A number of North Korean officials and professors in the economics sector will visit Indonesia this month.
The University of British Columbia’s Canada-DPRK Knowledge Partnership Program announced last week that it would accompany a group of North Koreans to Indonesia June 13-20. There are 14 people in this group, including a professor with the Canadian university.
The North Koreans include the president of the Chosun Economic Development Association, as well as professors at the North’s top higher education institutions, Kim Il Sung University and People’s Economy College. Officials with the North’s Ministries of Finance, Economy and Foreign Affairs also will take part.
The association is allegedly a nongovernmental organization aimed at helping Pyongyang’s efforts in developing Special Economic Zones.

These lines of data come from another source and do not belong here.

Context: an optimization exercise on an open-source flow, tuned for small area and a short achievable clock period. The choices shown serve that exercise and are no tape-out recipe. At most, simulation tests tie the RTL to the original design; equivalence was not proved.

==> flow/design.v <==
module ld19_frame_core (
    input  wire         clk,
    input  wire         rst,         
    input  wire         in_valid,
    input  wire         in_eos,
    input  wire [7:0]   in_data,
    output wire         in_ready,
    input  wire         resume,      
    output reg          ev_valid,
    output reg  [2:0]   ev_kind,
    output wire [604:0] ev_payload
);
    localparam [18:0] MOD = 19'd396000;
    function [7:0] crc8_table(input [7:0] idx);
        integer i;
        reg [7:0] c;
        begin
            c = idx;
            for (i = 0; i < 8; i = i + 1)
                c = c[7] ? ((c << 1) ^ 8'h4D) : (c << 1);
            crc8_table = c;
        end
    endfunction
    reg  [7:0]  r [0:47];     
    reg  [18:0] g [0:11];     
    reg         rdy;
    reg         tq, eq;       
    reg  [7:0]  dq;           
    reg  [7:0]  aux8;         
    reg  [5:0]  ph;           
    reg  [5:0]  bcnt;         
    reg         rd;           
    reg         vflag;        
    reg         hdr1;         
    reg         vok;          
    reg         fd;           
    reg         ended;
    reg         pd, pi, pe;   
    reg         cln;          
    reg         run;          
    reg         angok;        
    reg         fresh;        
    reg  [7:0]  crc;
    reg  [17:0] x;            
    reg  [20:0] lin;          
    assign in_ready = rdy;
    wire take = in_valid & rdy;
    wire [5:0] ph_inc = (ph == 6'd47) ? 6'd0 : ph + 6'd1;
    wire s_eos = tq & eq;
    wire s_byt = tq & ~eq;
    wire s_hdr = s_byt & ~rd & (dq == 8'h54);
    wire s_des = s_byt & ~rd & (dq != 8'h54);
    wire s_fb  = s_byt & rd;                     
    wire s_ins = s_fb & (bcnt <= 6'd46);         
    wire f_evt = rd & (ph == 6'd1) & angok & ~run & vok & (fd | (s_fb & (bcnt == 6'd48)));
    wire start  = rd & ~angok & (ph == 6'd34);
    wire lds    = rd & ~angok & (ph == 6'd7);    
    wire gphase = (ph >= 6'd46) || (ph <= 6'd9);
    wire gload  = run & rd & gphase;
    wire [20:0] lin_m1 = lin - {2'b00, MOD};
    wire [20:0] lin_m2 = lin - {1'b0, MOD, 1'b0};
    wire [18:0] ang_r  = !lin_m2[20] ? lin_m2[18:0] :
                         !lin_m1[20] ? lin_m1[18:0] : lin[18:0];
    wire [15:0] e_val = {r[0], r[1]};
    wire [17:0] d0 = {2'b00, e_val} - x;
    wire [17:0] d1 = {2'b00, e_val} - x + 18'd36000;
    wire [17:0] dval = d0[17] ? d1 : d0;
    wire valid_cmp = (crc == r[0]);
    integer i;
    always @(posedge clk) begin
        for (i = 1; i < 48; i = i + 1)
            r[i] <= r[i-1];
        if (rst)
            r[0] <= 8'd0;
        else if (s_ins)
            r[0] <= dq;
        else if (rd && ph == 6'd7 && bcnt >= 6'd47)
            r[0] <= {7'd0, vflag};        
        else if (rd)
            r[0] <= r[47];
        else
            r[0] <= 8'd0;
        for (i = 1; i < 12; i = i + 1)
            g[i] <= g[i-1];
        if (rst)
            g[0] <= 19'd0;
        else if (gload)
            g[0] <= ang_r;
        else if (rd)
            g[0] <= g[11];
        else
            g[0] <= 19'd0;
        if (lds)
            x <= {2'b00, r[0], r[1]};
        else if (ph == 6'd45)
            x <= dval;
        lin <= start ? 21'd0 : lin + {{3{x[17]}}, x};
        if (ph == 6'd0)
            vflag <= valid_cmp;
        if (s_hdr)
            crc <= 8'hEE;
        else if (fresh)
            crc <= crc8_table(crc ^ r[0]);
        dq <= in_data;
        eq <= in_eos;
    end
    reg [5:0] n_ph, n_bcnt;
    reg       n_rd, n_fd, n_ended, n_pd, n_pi, n_pe, n_cln;
    reg       n_ev;
    reg [2:0] n_kind;
    reg       r_idle;     
    reg       r_cont;     
    always @(*) begin
        n_ph    = ph_inc;
        n_bcnt  = bcnt;
        n_rd    = rd;
        n_fd    = fd;
        n_ended = ended & ~resume;
        n_pd    = pd;
        n_pi    = pi;
        n_pe    = pe;
        n_cln   = cln | (~rd & (ph == 6'd47));
        n_ev    = 1'b0;
        n_kind  = 3'd2;
        if (rd) begin
            if (s_eos) begin
                n_rd    = 1'b0;
                n_fd    = 1'b0;
                n_ph    = 6'd0;
                n_cln   = 1'b0;
                n_ended = 1'b1;
                n_pi    = 1'b1;
            end else if (f_evt) begin
                n_ev    = 1'b1;
                n_rd    = 1'b0;
                n_fd    = 1'b0;
                n_ph    = 6'd0;
                n_cln   = 1'b0;
            end else if (s_fb) begin
                if (bcnt == 6'd48)
                    n_fd = 1'b1;
                else
                    n_bcnt = bcnt + 6'd1;
            end
        end else begin
            if (s_eos) begin
                n_ended = 1'b1;
                if (cln) begin
                    n_ev   = 1'b1;
                    n_kind = 3'd5;
                end else
                    n_pe = 1'b1;
            end else if (s_hdr) begin
                n_rd   = 1'b1;
                n_ph   = 6'd1;
                n_bcnt = 6'd1;
                n_cln  = 1'b0;
            end else if (s_des) begin
                if (cln) begin
                    n_ev   = 1'b1;
                    n_kind = 3'd1;
                end else
                    n_pd = 1'b1;
            end else if (cln && pi) begin
                n_ev   = 1'b1;
                n_kind = 3'd4;
                n_pi   = 1'b0;
                n_pe   = 1'b1;
            end else if (cln && pe) begin
                n_ev   = 1'b1;
                n_kind = 3'd5;
                n_pe   = 1'b0;
            end else if (cln && pd) begin
                n_ev   = 1'b1;
                n_kind = 3'd1;
                n_pd   = 1'b0;
            end
        end
        if (rd & ~s_eos & ~f_evt)
            r_idle = ~fd & ~(s_fb & (bcnt == 6'd48)) &
                     ((bcnt >= 6'd47) | (s_fb & (bcnt >= 6'd46)) |
                      (s_fb ? (ph == bcnt) : (ph_inc == bcnt)));
        else if (s_hdr)
            r_idle = 1'b1;
        else
            r_idle = ~n_ended & ~n_pd & ~n_pi & ~n_pe & ~n_rd;
        r_cont = rd & ~s_eos & ~f_evt & ((bcnt + {5'd0, tq}) <= 6'd47);
    end
    always @(posedge clk) begin
        if (rst) begin
            rdy      <= 1'b0;
            tq       <= 1'b0;
            aux8     <= 8'd0;
            ph       <= 6'd0;
            bcnt     <= 6'd0;
            rd       <= 1'b0;
            hdr1     <= 1'b0;
            vok      <= 1'b0;
            fd       <= 1'b0;
            ended    <= 1'b0;
            pd       <= 1'b0;
            pi       <= 1'b0;
            pe       <= 1'b0;
            cln      <= 1'b0;
            run      <= 1'b0;
            angok    <= 1'b0;
            fresh    <= 1'b0;
            ev_valid <= 1'b0;
            ev_kind  <= 3'd0;
        end else begin
            rdy      <= take ? (~in_eos & r_cont) : r_idle;
            tq       <= take;
            ph       <= n_ph;
            bcnt     <= n_bcnt;
            rd       <= n_rd;
            hdr1     <= f_evt & ~s_eos;
            fd       <= n_fd;
            ended    <= n_ended;
            pd       <= n_pd;
            pi       <= n_pi;
            pe       <= n_pe;
            cln      <= n_cln;
            ev_valid <= n_ev;
            ev_kind  <= n_kind;
            fresh    <= s_ins & (bcnt <= 6'd45);
            if (s_hdr)
                vok <= 1'b0;
            else if (rd && ph == 6'd7 && bcnt >= 6'd47)
                vok <= 1'b1;
            if (s_hdr)
                angok <= 1'b0;
            else if (rd && run && ph == 6'd45)
                angok <= (bcnt >= 6'd44);
            if (start)
                run <= 1'b1;
            else if (s_hdr || ph == 6'd9)
                run <= 1'b0;
            if ((s_fb && bcnt == 6'd6) || s_des)
                aux8 <= dq;
            else if (rd && s_eos)
                aux8 <= {2'b00, bcnt};
            else if (n_ev && n_kind == 3'd5)
                aux8 <= 8'd0;
        end
    end
    function integer st(input integer j);
        st = (48 - j) % 48;
    endfunction
    genvar k;
    generate
        for (k = 0; k < 12; k = k + 1) begin : pts
            if (k == 0)
                assign ev_payload[7:0] = aux8;
            else
                assign ev_payload[43*k +: 8] = r[st(6 + 3*k)];
            assign ev_payload[43*k + 8  +: 8]  = r[st(7 + 3*k)];
            assign ev_payload[43*k + 16 +: 8]  = r[st(8 + 3*k)];
            assign ev_payload[43*k + 24 +: 19] = g[(15 - k) % 12];
        end
    endgenerate
    assign ev_payload[523:516] = {1'b0, hdr1, 1'b0, hdr1, 1'b0, hdr1, 2'b00};
    assign ev_payload[531:524] = r[st(1)];
    assign ev_payload[547:532] = {r[st(3)],  r[st(2)]};
    assign ev_payload[563:548] = {r[st(5)],  r[st(4)]};
    assign ev_payload[579:564] = {r[st(43)], r[st(42)]};
    assign ev_payload[595:580] = {r[st(45)], r[st(44)]};
    assign ev_payload[603:596] = r[st(46)];
    assign ev_payload[604]     = r[st(6)][0];
endmodule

North Korea is a communist country, where orders are structured upon common ownership.
The group is scheduled to visit sites of Indonesia’s economic, trade and financial developments and learn from the Southeast Asian country’s strategies and experience. The North Koreans also will get a chance to exchange opinions on a wide range of issues with their local counterparts.
The June visit is sponsored by the Indonesian Embassy in Pyongyang.

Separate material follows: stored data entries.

This is an optimization exercise on Yosys and OpenROAD, whose aim is small area, a short achievable clock period and few clock cycles per item, not a production implementation. At most, simulation tests tie the RTL to the original design; equivalence was not proved. The RTL of runs 1 to 3 was laid out without a check of its function. Power figures rest on the tool's default switching activity, not on a simulated workload.

===== design/flow/constraint.sdc =====
create_clock -name core_clock -period 5.0 [get_ports {clk}]
set_input_delay 1.0000 -clock core_clock [delete_from_list [all_inputs] [get_ports {clk}]]
set_output_delay 1.0000 -clock core_clock [all_outputs]
set_load 0.01 [all_outputs]

===== design/flow/config.mk =====
export PLATFORM = sky130hd
export DESIGN_NAME = crsf_parser
export DESIGN_NICKNAME = crsf_parser
export VERILOG_FILES = /design/flow/design.v
export SDC_FILE = /design/flow/constraint.sdc
export NUM_CORES = 4
export LEC_CHECK = 0
export ABC_CLOCK_PERIOD_IN_PS = 2200
export CAP_MARGIN = 20
export CORE_MARGIN = 2
export CORE_UTILIZATION = 40
export CTS_BUF_LIST = sky130_fd_sc_hd__clkbuf_8 sky130_fd_sc_hd__clkbuf_16
export CTS_CLUSTER_DIAMETER = 300
export CTS_CLUSTER_SIZE = 28
export SETUP_SLACK_MARGIN = 2.8
export SLEW_MARGIN = 20
export TNS_END_PERCENT = 100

The Canada-DPRK Knowledge Partnership Program noted in its press release to the VOA Korean service that it hoped the tour would allow the North’s participants to connect their theoretical knowledge with real-life experience.

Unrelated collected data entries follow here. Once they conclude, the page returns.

Background: an optimization exercise with open tools, aiming at small area. Do not read the settings as production practice.
In this exercise RTL edits were held to simulation tests only and were not proved equivalent to the original.
Power figures rest on the tool's default switching activity, not on a simulated workload.

## flow/design.v (module list and top-level ports; edited modules follow where they fit)
// module fcdmx_next: 198 lines
// module fcdmx_next_flat: 1123 lines
// module fcdmx_seq: 74 lines
module fcdmx_seq (
    input  wire        clk,
    input  wire        rst,
    input  wire        tick,
    input  wire [1:0]  fg_op,
    input  wire [15:0] cmd,
    input  wire        win_valid,
    input  wire [79:0] win,
    output wire        bus_clk,
    output wire        bus_dat,
    output wire        bus_lat
);
  // ...
==> flow/flow/run.sh <==
#!/bin/bash
set -e
export BUFFER_PORTS_ARGS="-buffer_cell sky130_fd_sc_hd__buf_1"
export CTS_ARGS="-sink_clustering_enable -repair_clock_nets -dont_use_dummy_load"
bash standard.sh > standard.log 2>&1
==> flow/standard.sh <==
#!/bin/bash
# synth_recipe.tcl (not shown) runs the flow's synth.tcl, then flattens the netlist and writes it again
# the make line also repeats each setting of config.mk as NAME=value (left out here)
make -C /OpenROAD-flow-scripts/flow DESIGN_CONFIG=/design/flow/config.mk WORK_HOME=/design/flow/orfs CLKGATE_MAP_FILE= SYNTH_SCRIPT=/design/flow/synth_recipe.tcl "${@:-finish}"
==> flow/config.mk <==
export PLATFORM = sky130hd
export DESIGN_NAME = fcdmx_seq
export DESIGN_NICKNAME = fcdmx_seq
export VERILOG_FILES = /design/flow/design.v
export SDC_FILE = /design/flow/constraint.sdc
export NUM_CORES = 4
export LEC_CHECK = 0
export ABC_AREA = 1
export CAP_MARGIN = 20
export CORE_MARGIN = 2
export CORE_UTILIZATION = 60
export SLEW_MARGIN = 20
==> flow/constraint.sdc <==
create_clock -name core_clock -period 10.0 [get_ports {clk}]
set_input_delay 2.0000 -clock core_clock [delete_from_list [all_inputs] [get_ports {clk}]]
set_output_delay 2.0000 -clock core_clock [all_outputs]
set_load 0.01 [all_outputs]
==> results.txt, run 1 <==
The number of signal-net buffers in the layout is 47. For this design the static power due to leakage is 0.002348 uW. The instance area after placement came out at 4805 um2. The floorplan has 31 rows. Summed over all layers, the global routing overflow is 0.

For this block, the via count after detailed routing is 6002. The number of clock buffers inserted by TritonCTS came out at 5. The accumulated negative setup slack is 0 ps. The path depth of the worst reg2reg path is 13. The flow ran to the end and the layout has no timing, DRC or antenna violations. The total iterations of the first detailed-routing run came out at 14. A synthesized cell averages 5.661 um2. The number of slew-limit violations in the final report came out at 0.

By area, the combinational part of the netlist is dominated by simple AND/OR/NAND/NOR gates. In this run the most critical hold path is launched from last_valid. The total wire length is 16500 um. The most frequent standard cell in the layout excluding fill and tap cells is nand2_1. The number of enable-type register cells in the synthesized netlist is 0.

Cells fill 66.48% of the core in the end. Per report_power, the Sequential row totals 276 uW. The clock group share of total power is 17.8%. The placed instance count came out at 939. The layout inverter count without the clock tree is 118. The met1 usage in global routing came out at 47.99%. The largest share of the power goes to sequential cells.

CTS saw 53 sinks. The number of DRC violations after detailed routing is 0.
==> inputs of run 2 (changes only) <==
--- a/flow/flow/run.sh
+++ b/flow/flow/run.sh
@@ -1,3 +1,17 @@
 #!/bin/bash
+# The standard layout (standard.sh) with three changes:
+#  * synthesis maps the logic with an area-oriented ABC script
+#    (flow/abc_area.script: &dch, then &nf with delay relaxed) in place of
+#    ORFS's abc_area.script; everything else in synthesis is unchanged, so
+#    the registers are those of the standard synthesis;
+#  * the port buffers are the smallest buffer cell (buf_1);
+#  * the clock tree has no dummy loads.
+# ORFS's scripts folder is copied into this work folder with only
+# abc_area.script replaced. Each tool's output is in standard.log and in
+# orfs/logs/.
 set -e
+rm -rf scripts_area
+cp -r "$FLOW_HOME/scripts" scripts_area
+cp flow/abc_area.script scripts_area/abc_area.script
+export SCRIPTS_DIR="$PWD/scripts_area"
 export BUFFER_PORTS_ARGS="-buffer_cell sky130_fd_sc_hd__buf_1"
==> flow/flow/abc_area.script (new file) <==
strash; &get -n; &dch; &nf -R 1000; &put; topo; dnsize -c
==> results.txt, run 2 <==
The startpoint type of the worst setup path is a primary input (unchanged). The adder and majority gate portion of the synthesized area is 3.867% (was 3.556%). The synthesized-area fraction occupied by xor and xnor cells came out at 1.666% (was 0.7659%). The timing-limited maximum frequency is 222.0 MHz (was 232.2 MHz). The cell accounting for the most synthesized area was dfxtp_1 (unchanged). The overall track demand over capacity in global routing is 38.24% (was 38.99%). The total of cells resized after clock tree synthesis came to 0 (unchanged). The number of setup violations in the final report came out at 0 (unchanged). The mean instance size in the synthesized netlist came out at 6.763 um2 (was 5.661 um2).

The number of maximum-capacitance constraint violations is 0 (unchanged). The number of clock buffers inserted by TritonCTS came out at 5 (unchanged). The number of antenna violations at the first check in global routing came out at 0 (unchanged).

The placed wire-length estimate came out at 10990 um (was 12750 um). The data required time of the critical path came to 10130 ps (was 10180 ps). The multi-input combinational cell area came out at 3040 um2 (was 2997 um2).

The cell with the most instances after synthesis is nor2_1 (was nand2_1). The clock sink count came out at 53 (unchanged). The net count reported at finish came out at 799 (was 962).

The CTS tree was yes (unchanged). The fraction of the yosys area taken by sequential cells is 25.22% (was 23.19%). The area share of the largest cell type after synthesis is 25.22% (was 23.19%). The actual transition at the worst max-transition pin came out at 1013 ps (was 743.1 ps).

The site row count is 30 (was 31). The total wire length came out at 14780 um (was 16500 um). The multiplexer share of the synthesized area came out at 1.011% (was 0%). Leading registers by flop count: cnt (9), ptr (8), speed (8) (unchanged). The number of violations reported at the end of detailed-routing iteration 0 came to 982 (was 1084).

The unique cell type count in the Yosys netlist was 52 (was 40). The most frequent standard cell in the layout excluding fill and tap cells was nor2_1 (was nand2_1). Most frequent cells in the layout: 98 x nor2_1, 94 x nand2_1, 53 x dfxtp_1 (was 213 x nand2_1, 120 x nor2_1, 110 x inv_1). The total power is 563.8 uW (was 622.5 uW).

The clock-pin slew on the worst setup and hold paths came to 110 ps (was 90 ps). The overall die width is 87.73 um (was 91.32 um). The internal power is 357.4 uW (was 370.6 uW).

The power density over the cells came out at 121.6 nW/um2 (was 127.7 nW/um2). The routed length per instance is 19.00 um (was 17.47 um). The number of nets in the synthesized netlist came out at 737 (was 923). Ranking of synthesized cells by area: dfxtp_1 25%, nor2_1 8.7%, nand2_1 8.4% (was dfxtp_1 23%, nand2_1 17%, nor2_1 9.8%). The compound-gate portion of the synthesized area was 32.21% (was 21.88%).

The root buffer selected by CTS is clkbuf_8 (unchanged). The type of the worst setup path is in -> reg (unchanged). The final clock skew came out at 28.85 ps (was 18.36 ps).

The combinational family with the most area after synthesis was simple AND/OR/NAND/NOR gates (unchanged). The accumulated negative setup slack is 0 ps (unchanged). Cell types with the highest counts after synthesis: 98 x nor2_1, 94 x nand2_1, 53 x dfxtp_1 (was 213 x nand2_1, 120 x nor2_1, 110 x inv_1).

The peak supply drop is 0.00006692 V (was 0.00008940 V). The Yosys warning count is 1 (unchanged). The chip height came out at 87.73 um (was 91.32 um).

The number of hold buffers added after cts was 0 (unchanged). The clock group share of total power came out at 19.7% (was 17.8%). The number of H-tree levels came out at 2 (unchanged). The endpoint type of the worst setup path is a register (unchanged). The async set-or-reset flop fraction in the synthesized netlist was 0% (unchanged). The area growth from synthesis to final layout is 10.20% (was 6.537%).

The number of DRC violations after detailed routing was 0 (unchanged). The number of slew-limit violations in the final report came out at 0 (unchanged). The number of ports placed on the die boundary came out at 105 (unchanged). The synthesis-stage register bit count is 53 (unchanged).

The clock insertion delay at the later pin of the skew report came out at 310 ps (was 300 ps). The count of placed standard cells in the final layout, fillers left out is 778 (was 944). The most instantiated flip-flop cell in the synthesis netlist is dfxtp_1 (unchanged). The effective utilization at floorplan is 61.92% (was 62.40%).

The number of global-route vias before repair is 4990 (was 5513). The shortest clock period the worst path allows after layout came to 4505 ps (was 4307 ps). Result of the run: finished clean (unchanged). The share of total power consumed by net switching is 36.61% (was 40.47%). The die footprint was 7697 um2 (was 8338 um2).

The placer's final routability congestion estimate came out at 1.128 (was 1.122). The total iterations of the first detailed-routing run came out at 7 (was 14). The portion of total power attributed to combinational logic was 31.8% (was 37.9%). The post-synthesis share of cell area spent on and, or, nand and nor gates is 33.52% (was 39.31%). The most flop-heavy register was cnt (unchanged). The antenna cell count came out at 0 (unchanged).

The net switching power is 206.4 uW (was 251.9 uW). The largest fanout of any net on the critical path is 9 (was 3). The data arrival time of the critical path is 4630 ps (was 4490 ps). The flip-flop count of the largest register, all copies and words added is 9 (unchanged).

The final hold violation count came out at 0 (unchanged). The number of enable-type register cells in the synthesized netlist came out at 0 (unchanged). The via density per instance came out at 7.139 (was 6.358).

The total leakage power came out at 0.001667 uW (was 0.002348 uW). The share of the clock period used by the worst path is 45.05% (was 43.07%). The number of fill cells in the layout came out at 568 (was 647). The area of all sequential standard cells came out at 1061 um2 (unchanged). The placed instance count came to 773 (was 939).

The remaining antenna violation count after routing is 0 (unchanged). The maximum clock insertion buffer count was 2 (unchanged). The netlist area before placement came out at 4207 um2 (was 4574 um2). The via count of the routed design came out at 5554 (was 6002). The share of total power in sequential cells came out at 48.5% (was 44.3%). The number of cells produced by synthesis came out at 622 (was 808).

The buffer count from post-CTS setup fixing came out at 0 (unchanged). The wire length of the first global-routing pass came out at 23260 um (was 26140 um). The share of final-layout standard cells stronger than drive strength 1 came to 2.199% (was 2.485%). The path category of the worst min-delay check is reg -> reg (unchanged). The port buffer count came out at 46 (unchanged). The max-slew headroom at the worst pin came to 32.44% (was 50.39%).

The overall overflow remaining after global route came out at 0 (unchanged). The pin count of the biggest net entering global routing is 38 (was 21). The total core area came to 6794 um2 (was 7331 um2). Unrepaired setup endpoints after global routing: false (unchanged).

Each year since 2011, the Canada-DPRK Knowledge Partnership Program has invited six North Korean experts for six months of training related to market economies. Such topics as international management practices, economics, finance and trade are covered.
During the last two years, the University of British Columbia’s program co-hosted an international academic conference on Special Economic Zone development in Pyongyang, and it organized a tour for foreign experts of the North’s existing SEZs.
Jee Abbey Lee contributed to this report.